►

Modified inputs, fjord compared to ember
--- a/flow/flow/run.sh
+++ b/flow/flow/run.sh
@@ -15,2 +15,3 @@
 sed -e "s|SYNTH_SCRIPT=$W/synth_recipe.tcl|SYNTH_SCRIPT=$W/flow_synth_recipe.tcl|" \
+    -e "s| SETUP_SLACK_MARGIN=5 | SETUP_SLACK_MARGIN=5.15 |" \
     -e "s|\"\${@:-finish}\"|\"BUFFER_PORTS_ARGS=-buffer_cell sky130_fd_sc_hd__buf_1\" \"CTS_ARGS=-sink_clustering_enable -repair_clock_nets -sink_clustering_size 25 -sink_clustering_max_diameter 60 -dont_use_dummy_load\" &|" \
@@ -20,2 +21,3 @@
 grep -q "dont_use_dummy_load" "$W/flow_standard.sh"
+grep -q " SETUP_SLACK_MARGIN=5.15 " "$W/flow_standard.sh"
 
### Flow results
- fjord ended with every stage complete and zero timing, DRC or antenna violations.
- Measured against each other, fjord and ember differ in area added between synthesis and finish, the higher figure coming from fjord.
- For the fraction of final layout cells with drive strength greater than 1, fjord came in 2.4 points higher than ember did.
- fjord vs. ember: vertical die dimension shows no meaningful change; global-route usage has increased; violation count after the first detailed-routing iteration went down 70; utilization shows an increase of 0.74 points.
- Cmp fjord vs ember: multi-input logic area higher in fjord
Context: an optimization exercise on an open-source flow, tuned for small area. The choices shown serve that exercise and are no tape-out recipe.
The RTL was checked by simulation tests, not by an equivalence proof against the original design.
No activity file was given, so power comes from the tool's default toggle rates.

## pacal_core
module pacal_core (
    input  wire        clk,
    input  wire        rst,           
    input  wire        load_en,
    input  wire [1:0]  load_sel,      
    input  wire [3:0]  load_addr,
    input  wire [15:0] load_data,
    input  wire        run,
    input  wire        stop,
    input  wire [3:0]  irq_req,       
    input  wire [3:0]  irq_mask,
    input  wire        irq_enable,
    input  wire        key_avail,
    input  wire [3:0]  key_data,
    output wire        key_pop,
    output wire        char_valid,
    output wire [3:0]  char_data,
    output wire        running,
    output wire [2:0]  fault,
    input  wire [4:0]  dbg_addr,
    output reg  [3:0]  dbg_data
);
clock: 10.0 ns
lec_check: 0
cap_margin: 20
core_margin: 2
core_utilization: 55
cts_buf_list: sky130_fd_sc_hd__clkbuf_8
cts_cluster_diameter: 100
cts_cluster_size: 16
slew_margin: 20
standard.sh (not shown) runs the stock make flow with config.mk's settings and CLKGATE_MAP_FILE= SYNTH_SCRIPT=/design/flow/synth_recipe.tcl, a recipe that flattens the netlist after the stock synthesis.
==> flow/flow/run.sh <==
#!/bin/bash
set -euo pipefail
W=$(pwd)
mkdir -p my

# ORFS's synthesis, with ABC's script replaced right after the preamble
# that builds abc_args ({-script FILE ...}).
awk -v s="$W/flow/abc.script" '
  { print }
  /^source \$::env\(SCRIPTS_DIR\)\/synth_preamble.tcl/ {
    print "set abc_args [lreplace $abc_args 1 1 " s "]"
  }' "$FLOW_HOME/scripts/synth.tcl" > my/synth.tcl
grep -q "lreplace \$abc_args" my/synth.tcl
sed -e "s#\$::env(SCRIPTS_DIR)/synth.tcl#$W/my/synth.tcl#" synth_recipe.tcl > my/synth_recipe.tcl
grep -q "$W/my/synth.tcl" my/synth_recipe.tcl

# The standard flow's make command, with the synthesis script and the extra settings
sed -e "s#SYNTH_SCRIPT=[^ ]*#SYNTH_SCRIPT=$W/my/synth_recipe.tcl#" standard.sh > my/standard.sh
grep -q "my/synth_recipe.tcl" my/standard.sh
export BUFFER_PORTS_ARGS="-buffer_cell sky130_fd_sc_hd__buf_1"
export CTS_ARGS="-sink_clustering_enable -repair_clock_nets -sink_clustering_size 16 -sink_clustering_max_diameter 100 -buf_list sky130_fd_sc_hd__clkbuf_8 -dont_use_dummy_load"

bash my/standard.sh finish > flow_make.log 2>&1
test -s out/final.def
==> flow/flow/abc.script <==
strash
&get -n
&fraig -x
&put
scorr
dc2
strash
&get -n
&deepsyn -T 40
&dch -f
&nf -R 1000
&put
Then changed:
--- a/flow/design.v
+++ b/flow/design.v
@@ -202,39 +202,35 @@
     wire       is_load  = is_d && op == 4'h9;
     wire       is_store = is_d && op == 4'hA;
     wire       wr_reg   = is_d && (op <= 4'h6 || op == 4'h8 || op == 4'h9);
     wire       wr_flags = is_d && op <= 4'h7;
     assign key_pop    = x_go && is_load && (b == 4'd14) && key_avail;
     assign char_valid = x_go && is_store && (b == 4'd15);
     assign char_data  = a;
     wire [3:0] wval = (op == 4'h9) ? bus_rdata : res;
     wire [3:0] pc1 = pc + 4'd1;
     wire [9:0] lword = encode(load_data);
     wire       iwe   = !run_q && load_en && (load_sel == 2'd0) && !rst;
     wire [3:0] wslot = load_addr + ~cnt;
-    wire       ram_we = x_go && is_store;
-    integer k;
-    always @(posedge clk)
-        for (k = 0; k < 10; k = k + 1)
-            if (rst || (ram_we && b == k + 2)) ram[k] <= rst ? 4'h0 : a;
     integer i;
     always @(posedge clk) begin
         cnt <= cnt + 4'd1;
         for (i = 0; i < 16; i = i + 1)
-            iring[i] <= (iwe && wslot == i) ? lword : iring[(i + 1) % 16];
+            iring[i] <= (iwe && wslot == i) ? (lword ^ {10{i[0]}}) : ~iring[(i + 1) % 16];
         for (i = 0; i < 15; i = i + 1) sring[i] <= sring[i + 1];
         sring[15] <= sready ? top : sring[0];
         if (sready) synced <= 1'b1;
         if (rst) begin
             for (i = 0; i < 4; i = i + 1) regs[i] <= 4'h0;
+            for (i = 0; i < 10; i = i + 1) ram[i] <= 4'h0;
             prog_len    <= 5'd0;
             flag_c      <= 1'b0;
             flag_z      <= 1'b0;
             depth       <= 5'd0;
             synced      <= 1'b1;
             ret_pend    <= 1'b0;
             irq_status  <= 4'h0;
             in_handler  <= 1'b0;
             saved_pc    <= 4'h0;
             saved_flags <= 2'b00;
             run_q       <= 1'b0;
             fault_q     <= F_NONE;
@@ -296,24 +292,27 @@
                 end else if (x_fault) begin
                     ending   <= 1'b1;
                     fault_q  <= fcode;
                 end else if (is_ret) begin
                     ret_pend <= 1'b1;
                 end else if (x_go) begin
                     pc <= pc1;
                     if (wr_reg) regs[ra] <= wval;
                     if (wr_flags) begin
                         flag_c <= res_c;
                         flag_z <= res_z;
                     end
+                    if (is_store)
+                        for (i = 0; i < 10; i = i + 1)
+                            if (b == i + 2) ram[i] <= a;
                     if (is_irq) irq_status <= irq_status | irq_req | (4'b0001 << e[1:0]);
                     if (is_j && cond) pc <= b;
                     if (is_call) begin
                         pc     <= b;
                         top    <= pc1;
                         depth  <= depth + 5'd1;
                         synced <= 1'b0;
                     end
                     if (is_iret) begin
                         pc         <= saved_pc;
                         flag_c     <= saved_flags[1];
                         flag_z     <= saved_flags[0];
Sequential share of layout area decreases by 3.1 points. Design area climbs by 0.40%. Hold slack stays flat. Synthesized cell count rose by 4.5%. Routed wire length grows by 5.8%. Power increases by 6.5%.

◄

> **Directions**: What you give back should be exactly the lines of the data above from the line with "### Flow results" through the line with "- fjord vs.", both of those included, and nothing more.

> **Completed task**:
### Flow results
- fjord ended with every stage complete and zero timing, DRC or antenna violations.
- Measured against each other, fjord and ember differ in area added between synthesis and finish, the higher figure coming from fjord.
- For the fraction of final layout cells with drive strength greater than 1, fjord came in 2.4 points higher than ember did.
- fjord vs. ember: vertical die dimension shows no meaningful change; global-route usage has increased; violation count after the first detailed-routing iteration went down 70; utilization shows an increase of 0.74 points.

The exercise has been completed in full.